Double diffusion natural convection in a square cavity filled with nanofluid

Abstract

Double diffusive natural convection of nanofluid is commonly found in renewable energy engineering. However, nowadays our understanding on its fundamental characteristics is still limited. Especially, three crucial questions on its fundament have not been answered yet: (1) its performance not only in laminar regimes but also beyond laminar regimes, (2) the influence of the ratio of buoyancy forces on heat and mass transfer, (3) the correlation among the dimonsionless quantities which describe the features of this kind of convection. The present work tries to reveal the characteristics of double diffusive natural convection of nanofluid over a wide range, from laminar regimes to turbulent regimes, with the aid of numerical experiments. It is observed that the behavior of nanofluid in the laminar regimes is different from that in the turbulent regimes.

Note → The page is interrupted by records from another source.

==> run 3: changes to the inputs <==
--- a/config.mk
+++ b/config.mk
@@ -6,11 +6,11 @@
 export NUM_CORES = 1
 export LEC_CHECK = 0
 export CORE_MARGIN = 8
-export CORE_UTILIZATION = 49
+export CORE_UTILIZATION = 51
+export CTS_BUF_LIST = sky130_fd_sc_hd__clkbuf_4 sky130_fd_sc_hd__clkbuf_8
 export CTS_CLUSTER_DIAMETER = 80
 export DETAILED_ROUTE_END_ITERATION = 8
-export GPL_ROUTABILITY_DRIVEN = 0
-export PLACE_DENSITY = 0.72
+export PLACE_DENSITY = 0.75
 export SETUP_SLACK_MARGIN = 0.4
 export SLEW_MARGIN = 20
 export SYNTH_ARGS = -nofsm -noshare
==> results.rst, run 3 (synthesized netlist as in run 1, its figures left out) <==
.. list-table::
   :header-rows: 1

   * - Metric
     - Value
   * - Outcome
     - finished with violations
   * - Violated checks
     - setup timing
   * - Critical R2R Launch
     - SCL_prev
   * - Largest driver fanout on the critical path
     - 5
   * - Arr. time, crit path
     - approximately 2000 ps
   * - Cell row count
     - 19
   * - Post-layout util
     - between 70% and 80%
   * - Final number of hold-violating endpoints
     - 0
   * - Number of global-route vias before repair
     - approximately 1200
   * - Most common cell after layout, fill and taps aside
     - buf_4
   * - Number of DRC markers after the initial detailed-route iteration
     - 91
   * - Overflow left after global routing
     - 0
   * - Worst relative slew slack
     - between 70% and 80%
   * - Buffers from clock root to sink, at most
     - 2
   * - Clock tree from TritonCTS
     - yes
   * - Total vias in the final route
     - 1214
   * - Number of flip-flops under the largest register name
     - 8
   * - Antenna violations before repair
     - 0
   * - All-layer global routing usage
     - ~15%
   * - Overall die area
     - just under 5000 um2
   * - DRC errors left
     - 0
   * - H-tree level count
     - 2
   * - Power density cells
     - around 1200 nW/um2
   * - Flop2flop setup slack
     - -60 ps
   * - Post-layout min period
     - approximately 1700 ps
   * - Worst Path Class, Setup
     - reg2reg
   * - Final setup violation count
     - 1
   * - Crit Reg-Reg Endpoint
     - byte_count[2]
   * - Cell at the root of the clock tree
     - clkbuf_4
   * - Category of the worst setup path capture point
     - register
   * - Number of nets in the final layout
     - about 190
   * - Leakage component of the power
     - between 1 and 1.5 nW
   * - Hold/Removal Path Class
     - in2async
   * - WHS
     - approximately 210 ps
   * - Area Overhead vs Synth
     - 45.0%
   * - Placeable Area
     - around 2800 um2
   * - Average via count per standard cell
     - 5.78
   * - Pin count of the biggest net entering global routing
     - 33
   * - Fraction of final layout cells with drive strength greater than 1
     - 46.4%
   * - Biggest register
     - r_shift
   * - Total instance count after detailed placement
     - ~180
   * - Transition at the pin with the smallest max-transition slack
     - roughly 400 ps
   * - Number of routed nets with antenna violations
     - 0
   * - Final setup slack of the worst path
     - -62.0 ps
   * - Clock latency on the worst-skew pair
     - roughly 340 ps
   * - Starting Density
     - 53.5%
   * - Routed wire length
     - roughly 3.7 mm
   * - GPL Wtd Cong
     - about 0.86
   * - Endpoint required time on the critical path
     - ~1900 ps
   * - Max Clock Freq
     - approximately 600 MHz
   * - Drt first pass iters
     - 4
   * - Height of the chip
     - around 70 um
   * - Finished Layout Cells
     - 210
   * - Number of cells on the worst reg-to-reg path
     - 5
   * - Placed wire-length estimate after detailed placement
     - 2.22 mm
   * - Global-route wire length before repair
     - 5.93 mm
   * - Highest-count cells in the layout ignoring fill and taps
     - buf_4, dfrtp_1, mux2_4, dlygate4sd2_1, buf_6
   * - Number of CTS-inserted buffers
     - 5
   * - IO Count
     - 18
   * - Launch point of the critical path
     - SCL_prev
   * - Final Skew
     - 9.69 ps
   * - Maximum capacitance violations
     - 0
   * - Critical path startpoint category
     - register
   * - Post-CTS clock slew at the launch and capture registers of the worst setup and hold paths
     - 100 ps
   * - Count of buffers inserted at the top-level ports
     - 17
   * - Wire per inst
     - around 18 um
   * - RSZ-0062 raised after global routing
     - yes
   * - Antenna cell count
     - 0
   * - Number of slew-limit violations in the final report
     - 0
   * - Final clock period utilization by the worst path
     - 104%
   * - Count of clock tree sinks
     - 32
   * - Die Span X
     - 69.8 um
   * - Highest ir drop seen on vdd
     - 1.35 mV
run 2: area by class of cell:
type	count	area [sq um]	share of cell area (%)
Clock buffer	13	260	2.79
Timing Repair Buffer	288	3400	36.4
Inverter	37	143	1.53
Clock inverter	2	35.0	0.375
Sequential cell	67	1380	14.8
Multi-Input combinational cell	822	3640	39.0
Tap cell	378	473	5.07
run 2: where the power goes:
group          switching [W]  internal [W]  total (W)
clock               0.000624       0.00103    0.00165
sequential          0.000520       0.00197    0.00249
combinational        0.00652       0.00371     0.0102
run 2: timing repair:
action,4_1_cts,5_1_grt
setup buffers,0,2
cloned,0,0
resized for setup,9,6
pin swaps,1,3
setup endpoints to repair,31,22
### config.mk
export PLATFORM = sky130hd
export DESIGN_NAME = host_csr_file
export DESIGN_NICKNAME = d
export VERILOG_FILES = /design/src/rtl/host_csr_file.sv
export SDC_FILE = /design/constraint.sdc
export NUM_CORES = 1
export LEC_CHECK = 0
export CORE_ASPECT_RATIO = 1.5
export CORE_MARGIN = 3
export CORE_UTILIZATION = 45
export CTS_BUF_LIST = sky130_fd_sc_hd__clkbuf_16
export CTS_CLUSTER_SIZE = 14
export DETAILED_ROUTE_END_ITERATION = 8
export PLACE_DENSITY = 0.76
export SYNTH_ARGS = -nofsm -noshare
export SYNTH_HDL_FRONTEND = slang
export SYNTH_SLANG_ARGS = --single-unit
### constraint.sdc
create_clock -name clock -period 2.4 [get_ports clock]
set_input_delay 0.48 -clock clock [delete_from_list [all_inputs] [get_ports clock]]
set_output_delay 0.48 -clock clock [all_outputs]
set_load 0.01 [all_outputs]
### src/rtl/host_csr_file.sv
// host_csr_file
// Host-facing control/status register file for a TSIM accelerator. It decodes
// host MMIO reads and writes, keeps NUM_ARGS argument registers, exposes
// NUM_STATUS read-only status words, and runs a busy/done sequencer with a
// cycle counter, a sticky done flag (write-1-to-clear) and an interrupt.
//
// Ports
//   clock, reset          rising-edge clock, synchronous active-high reset
//   host_req_*            host request channel (valid, opcode 1=wr, addr, value)
//   host_req_deq          request consumed this cycle
//   host_resp_valid/bits  read response, one-cycle pulse the cycle after deq
//   launch                high while the accelerator job is running
//   finish                single-cycle job-complete pulse from the accelerator
//   irq                   done & irq_en
//   args                  argument registers, arg k at [k*W +: W]
//   status_in             status words, sampled at the read deq edge
//
// Address map (byte addresses, word aligned)
//   0x00 CTRL {irq_en, done, busy}   0x04 CYCLES   0x08 ID
//   0x0C + 4k ARG k                  0x0C + 4*NUM_ARGS + 4j STATUS j

module host_csr_arg_reg #(
    parameter int W = 32
) (
    input  logic         clock,
    input  logic         reset,
    input  logic         wr_en,
    input  logic [W-1:0] wr_data,
    output logic [W-1:0] q
);
    always_ff @(posedge clock) begin
        if (reset)      q <= '0;
        else if (wr_en) q <= wr_data;
    end
endmodule
File: src/rtl/logic_unit_arbiter.sv
`default_nettype none
// ============================================================================
//  Module   : logic_unit_arbiter
//  Purpose  : Round-robin arbiter that shares one logic unit among NUM_REQ
//             requesters, with a response handshake and a WAIT-state timeout.
//  Revision : 1.0  initial release
// ============================================================================
module logic_unit_arbiter #(
   parameter int inWidth  = 7,
   parameter int outWidth = 15,
   parameter int NUM_REQ  = 4
) (
   input  logic                         CLK,
   input  logic                         RST,
   input  logic [NUM_REQ-1:0]           Req_Valid,
   input  logic [NUM_REQ*(inWidth+1)-1:0] Req_A,
   input  logic [NUM_REQ*(inWidth+1)-1:0] Req_B,
   input  logic [NUM_REQ*2-1:0]         Req_FUN,
   output logic [NUM_REQ-1:0]           Req_Ready,
   output logic [NUM_REQ-1:0]           Resp_Valid,
   input  logic [NUM_REQ-1:0]           Resp_Ready,
   output logic [outWidth:0]            Resp_Data,
   output logic                         Resp_Err,
   output logic [inWidth:0]             LU_A,
   output logic [inWidth:0]             LU_B,
   output logic [1:0]                   LU_FUN,
   output logic                         LU_Enable,
   input  logic [outWidth:0]            LU_OUT,
   input  logic                         LU_Flag,
   output logic                         Busy
);

   localparam int             c_PW      = (NUM_REQ > 2) ? $clog2(NUM_REQ) : 1;
   localparam logic [c_PW-1:0] c_LAST   = c_PW'(NUM_REQ - 1);
   localparam logic [c_PW-1:0] c_ONE    = c_PW'(1);
   localparam logic [2:0]     c_TO_LAST = 3'd6;

   typedef enum logic [1:0] {
      S_IDLE  = 2'd0,
      S_ISSUE = 2'd1,
      S_WAIT  = 2'd2,
      S_RESP  = 2'd3
   } state_t;

   state_t              r_state, w_state;
   logic [c_PW-1:0]     r_ptr, w_ptr;
   logic [c_PW-1:0]     r_gnt, w_gnt_q;
   logic [inWidth:0]    r_a, w_a;
   logic [inWidth:0]    r_b, w_b;
   logic [1:0]          r_fun, w_fun;
   logic [2:0]          r_cnt, w_cnt;

   logic [NUM_REQ-1:0]  w_req_ready;
   logic [NUM_REQ-1:0]  w_resp_valid;
   logic [outWidth:0]   w_resp_data;
   logic                w_resp_err;
   logic [inWidth:0]    w_lu_a, w_lu_b;
   logic [1:0]          w_lu_fun;
   logic                w_lu_en;
   logic                w_busy;

   logic [c_PW-1:0]     w_hi, w_lo, w_gnt;
   logic                w_hi_found;

   // Rotating priority: lowest valid index at or above the pointer wins,
   // otherwise wrap around to the lowest valid index overall.
   always_comb begin
      w_hi       = '0;
      w_lo       = '0;
      w_hi_found = 1'b0;
      for (int i = NUM_REQ - 1; i >= 0; i--) begin
         if (Req_Valid[i]) begin
            w_lo = c_PW'(i);
            if (i >= int'(r_ptr)) begin
               w_hi       = c_PW'(i);
               w_hi_found = 1'b1;
            end
         end
      end
      w_gnt = w_hi_found ? w_hi : w_lo;
   end

   always_comb begin
      w_state      = r_state;
      w_ptr        = r_ptr;
      w_gnt_q      = r_gnt;
      w_a          = r_a;
      w_b          = r_b;
      w_fun        = r_fun;
      w_cnt        = r_cnt;
      w_req_ready  = '0;
      w_resp_valid = Resp_Valid;
      w_resp_data  = Resp_Data;
      w_resp_err   = Resp_Err;
      w_lu_a       = LU_A;
      w_lu_b       = LU_B;
      w_lu_fun     = LU_FUN;
      w_lu_en      = 1'b0;

      case (r_state)
         S_IDLE: begin
            if (|Req_Valid) begin
               w_req_ready[w_gnt] = 1'b1;
               w_gnt_q = w_gnt;
               w_a     = Req_A[w_gnt*(inWidth+1) +: (inWidth+1)];
               w_b     = Req_B[w_gnt*(inWidth+1) +: (inWidth+1)];
               w_fun   = Req_FUN[w_gnt*2 +: 2];
               w_state = S_ISSUE;
            end
         end
         S_ISSUE: begin
            w_lu_a   = r_a;
            w_lu_b   = r_b;
            w_lu_fun = r_fun;
            w_lu_en  = 1'b1;
            w_cnt    = '0;
            w_state  = S_WAIT;
         end
         S_WAIT: begin
            if (LU_Flag) begin
               w_resp_valid        = '0;
               w_resp_valid[r_gnt] = 1'b1;
               w_resp_data         = LU_OUT;
               w_resp_err          = 1'b0;
               w_lu_a              = '0;
               w_lu_b              = '0;
               w_lu_fun            = '0;
               w_state             = S_RESP;
            end else if (r_cnt == c_TO_LAST) begin
               w_cnt               = r_cnt + 3'd1;
               w_resp_valid        = '0;
               w_resp_valid[r_gnt] = 1'b1;
               w_resp_data         = '0;
               w_resp_err          = 1'b1;
               w_lu_a              = '0;
               w_lu_b              = '0;
               w_lu_fun            = '0;
               w_state             = S_RESP;
            end else begin
               w_cnt = r_cnt + 3'd1;
            end
         end
         S_RESP: begin
            if (Resp_Ready[r_gnt]) begin
               w_resp_valid = '0;
               w_ptr        = (r_gnt == c_LAST) ? '0 : (r_gnt + c_ONE);
               w_state      = S_IDLE;
            end
         end
         default: begin
            w_state = S_IDLE;
         end
      endcase

      w_busy = (w_state != S_IDLE);
   end

   always_ff @(posedge CLK or negedge RST) begin
      if (!RST) begin
         r_state    <= S_IDLE;
         r_ptr      <= '0;
         r_gnt      <= '0;
         r_a        <= '0;
         r_b        <= '0;
         r_fun      <= '0;
         r_cnt      <= '0;
         Req_Ready  <= '0;
         Resp_Valid <= '0;
         Resp_Data  <= '0;
         Resp_Err   <= 1'b0;
         LU_A       <= '0;
         LU_B       <= '0;
         LU_FUN     <= '0;
         LU_Enable  <= 1'b0;
         Busy       <= 1'b0;
      end else begin
         r_state    <= w_state;
         r_ptr      <= w_ptr;
         r_gnt      <= w_gnt_q;
         r_a        <= w_a;
         r_b        <= w_b;
         r_fun      <= w_fun;
         r_cnt      <= w_cnt;
         Req_Ready  <= w_req_ready;
         Resp_Valid <= w_resp_valid;
         Resp_Data  <= w_resp_data;
         Resp_Err   <= w_resp_err;
         LU_A       <= w_lu_a;
         LU_B       <= w_lu_b;
         LU_FUN     <= w_lu_fun;
         LU_Enable  <= w_lu_en;
         Busy       <= w_busy;
      end
   end

endmodule
`default_nettype wire

File: config.mk
export PLATFORM = sky130hd
export DESIGN_NAME = logic_unit_arbiter
export DESIGN_NICKNAME = d
export VERILOG_FILES = /design/src/rtl/logic_unit_arbiter.sv
export SDC_FILE = /design/constraint.sdc
export NUM_CORES = 1
export LEC_CHECK = 0
export ABC_AREA = 0
export CAP_MARGIN = 25
export CORE_ASPECT_RATIO = 0.75
export CORE_MARGIN = 10
export CORE_UTILIZATION = 44
export CTS_CLUSTER_SIZE = 25
export DETAILED_ROUTE_END_ITERATION = 8
export DONT_BUFFER_PORTS = 1
export PLACE_DENSITY_LB_ADDON = 0.3
export SYNTH_ARGS = -nofsm -noshare
export SYNTH_HDL_FRONTEND = slang
export SYNTH_SLANG_ARGS = --single-unit
File: constraint.sdc
create_clock -name CLK -period 1.85 [get_ports CLK]
set_input_delay 0.37 -clock CLK [delete_from_list [all_inputs] [get_ports CLK]]
set_output_delay 0.37 -clock CLK [all_outputs]
set_load 0.01 [all_outputs]
==> summary.txt, run 1 <==
Status
  – Run status: finished, violations left
  – Failing checks: hold timing

Timing
  – Final setup vio count: 0
  – Period utilisation layout: just over 90%
  – Worst hold slack after final layout: -0.285 ns
  – Unrepaired setup endpoints after global routing: false
  – Endpoints failing hold: between 70 and 80
  – Max Transition Viols Final: 0
  – Pin slew with the least headroom to its limit: ~0.34 ns
  – Post-route clock skew: 0.00865 ns
  – Remaining max-slew budget at the tightest pin: between 70% and 80%
  – Period minus WS final: between 1.5 and 2 ns
  – Max frequency: between 500 and 600 MHz
  – Total negative slack: 0 ns

Detailed routing
  – Pre-Repair DR Iteration Count: 4
  – Wire length on met1: between 3000 and 4000 um
  – Count of routing violations after the opening detailed-route iteration: approximately 220
  – Routed wire length per instance: between 20 and 25 um
  – DRC: 0
  – Wire length on met3: between 1000 and 1500 um
  – Metal2 WL: approximately 3800 um
  – Count of vias placed by the detailed router: 2375
  – Via/cell ratio: between 5 and 6
  – Total Routed Length: 8870 um
  – Highest routing layer actually used: met4
  – Post-detailed-route count of antenna-violating nets: 0

Floorplan
  – Height of the die: roughly 96 um
  – Effective utilization at floorplan: 45.6%
  – Die span in x: between 100 and 150 um
  – Area of the die: 0.0116 mm2
  – Total core area: ~0.0074 mm2
  – IO Pins: 144
  – Floorplan row count: 27

Critical path
  – Data arrival time of the critical path: ~1.9 ns
  – Data required time at the worst endpoint: slightly above 2 ns
  – Critical path type: reg -> reg
  – Startpoint Class: flop
  – Maximum fanout along the worst path: 17
  – Kind of capture point of the worst setup path: flop

Logic synthesis
  – Library cell with the largest summed area after synthesis: dfrtp_1
  – Proportion of netlist area held by the largest area contributor: between 50 and 60%
  – Main area contributors after synthesis: dfrtp_1 53%, mux2i_1 11%, nand2_1 7.7%
  – Sequential element share of the synthesized area: between 50% and 60%
  – Mapped Nets: around 420
  – EDFF count, synth: 0
  – Cell Area, Synth: 0.00337 mm2
  – Synth cell count leaders: 72 x dfrtp_1, 69 x nand2_1, 38 x mux2i_1
  – Synth Flop Type: dfrtp_1
  – Post-Synthesis Mean Instance Area: approximately 11 um2
  – Most frequent cell after synthesis: dfrtp_1
  – Share of synthesized flip-flops with an asynchronous set or reset: 100%
  – Flip-flop and latch count after synthesis: 72
  – Number of library cell types mapped by synthesis: 34
  – Gate count of the mapped netlist: 312
  – Warnings, synthesis: 0

CTS
  – Buffers inserted during post-CTS setup optimization: 0
  – Longest Clk Path Bufs: 2
  – Clock latency on the worst-skew pair: 0.34 ns
  – TritonCTS clock tree: done
  – H-Tree Depth: 3
  – Total clock buffers created by CTS: 9
  – Clock tree root buffer cell: clkbuf_8
  – CTS clk-pin slew, worst paths: 0.08 ns
  – Sinks on the clock net: 72

Layout
  – Fraction of final layout cells sized beyond drive strength 1: a little under an eighth
  – Final instance area: 0.00368 mm2
  – # nets final: between 400 and 500
  – Growth of design area from synthesis to finish: 9.17%
  – Diodes inserted: 0

Pwr
  – Total power after layout: 6.33 mW
  – Cell area power density: ~1700 mW/mm2
  – Leak pwr: 1.80 nW
  – Peak supply drop: between 0.7 and 0.8 mV

GRT
  – First-pass GRT wire length: 13900 um
  – Number of antenna violations at the first check in global routing: 0
  – Global router's overall resource usage: 15.1%
  – Via count of the first global-routing pass: ~2.6k
  – Remaining global-route overflow: 0
  – Pin count of the biggest net entering global routing: 73

Place
  – Gpl congestion: between 0.7 and 0.8
  – DP Area: approximately 0.0035 mm2
  – Count of port buffers added during placement: 0
  – Post-detailed-placement half-perimeter wirelength: around 6400 um

Job
  – Max cap viols: 0

Worst hold path
  – Hold Crit Class: in -> async
-- registers in the layout, summed over array words and instances, names as in the netlist --
| signal | cells |
|---|---|
| Busy | 1 |
| LU_A | 8 |
| LU_B | 8 |
| LU_Enable | 1 |
| LU_FUN | 2 |
| Req_Ready | 4 |
| Resp_Data | 16 |
| Resp_Err | 1 |
| Resp_Valid | 4 |
| r_a | 8 |
| r_b | 8 |
| r_cnt | 3 |
| r_fun | 2 |
| r_gnt | 2 |
| r_ptr | 2 |
| r_state | 2 |
-- path summary, 6_finish.rpt --
path,start,end,slack (ns),depth (start not counted)
min reg2reg,r_a[3]$_DFFE_PN0P_,LU_A[3]$_DFFE_PN0P_,0.47,2
min in group CLK,LU_OUT[10],Resp_Data[10]$_DFFE_PN0P_,0.15,1
min,RST,r_cnt[1]$_DFFE_PN0P_,-0.29,0
max,r_ptr[1]$_DFFE_PN0P_,r_a[7]$_DFFE_PN0P_,0.15,5
max in group asynchronous,RST,r_a[2]$_DFFE_PN0P_,2.02,0
max reg2reg,r_ptr[1]$_DFFE_PN0P_,r_a[7]$_DFFE_PN0P_,0.15,5
-- layout make-up --
cell class / count / area, um2
clock buffers: 11 / 141
inverters: 8 / 30.0
clock inverters: 5 / 56.3
fillers: 669 / 3720
flip-flops and latches: 72 / 1800
multi-input cells: 212 / 1410
well taps: 101 / 126
repair buffers: 13 / 114
-- cell usage in the layout, fill, tap and decap left out, drive strengths merged, types with 4 or more instances in the layout --
cell type | synthesis | layout
nand3 | 19 | 19
clkbuf | 3 | 11
a22o | 16 | 16
o21ai | 9 | 9
a21oi | 5 | 5
clkinv | 1 | 4
mux2i | 38 | 38
o221ai | 18 | 18
nor2 | 13 | 13
inv | 7 | 7
buf | 17 | 13
dfrtp | 72 | 72
ha | 6 | 6
nand2 | 70 | 70
-- critical path: stages (launching register included) --
cell,delay (ns)
dfrtp_1,0.42
mux2i_1,0.23
o221a_2,0.26
buf_4,0.27
mux2i_1,0.26
o221ai_1,0.13
-- logic make-up after synthesis --
kind of cell               count (synthesis)  share of synthesized area, %
and+or+nand+nor                          112                          14.2
DFF                                       72                          53.4
AOI/OAI and AO/OA                         54                          13.0
muxes                                     40                          12.4
buffers and inverters                     28                          4.79
adders and majority gates                  6                          2.23
-- layer usage --
layer	vias up	global-route usage (%)
met5	-	0
met4	0	2.91
met3	4	8.77
met2	117	22.4
met1	1139	19.0
li1	1115	-
-- stage by stage --
step                util [%]  std cells  setup slack, ns
finish                  49.8        422            0.145
global route            49.8        422           0.0170
CTS                     49.7        422            0.117
detailed placement      47.0        406            0.128
global placement        47.0        406            0.206
floorplan                  -        312            0.195
-- where the power goes --
group	internal, mW	switching, mW
clock network	0.658	0.573
registers	2.28	0.733
logic	0.950	1.14
total	3.88	2.44
-- repair_timing --
action / 4_1_cts / 5_1_grt
endpoints found under the hold margin: 72 / 72
resized for setup: 0 / 2
setup endpoints to repair: 0 / 6
No activity file was read; power rests on OpenSTA's default activity.
==> run 2, diff against run 1 <==
--- a/config.mk
+++ b/config.mk
@@ -13,6 +13,7 @@
 export CTS_CLUSTER_SIZE = 25
 export DETAILED_ROUTE_END_ITERATION = 8
 export DONT_BUFFER_PORTS = 1
+export GPL_ROUTABILITY_DRIVEN = 1
 export PLACE_DENSITY_LB_ADDON = 0.3
 export SYNTH_ARGS = -nofsm -noshare
 export SYNTH_HDL_FRONTEND = slang
==> results of run 2 <==
The final DEF is identical to that of run 1; final timing and power are the same.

Some conclusions presented in previous literature for laminar double diffusive of nanofluid may be invalid in its turbulent counterpart. The effect of the ratio of buoyancy forces on heat and mass transfer of nanofluid possesses some similarities with the pure base fluid as well as some obvious differences. Especially, a power-like correlation among the Nusselt number, Sherwood number, Rayleigh number, ratio of buoyancy forces and nanoparticle volume fraction has been extracted for the first time through our numerical experiments.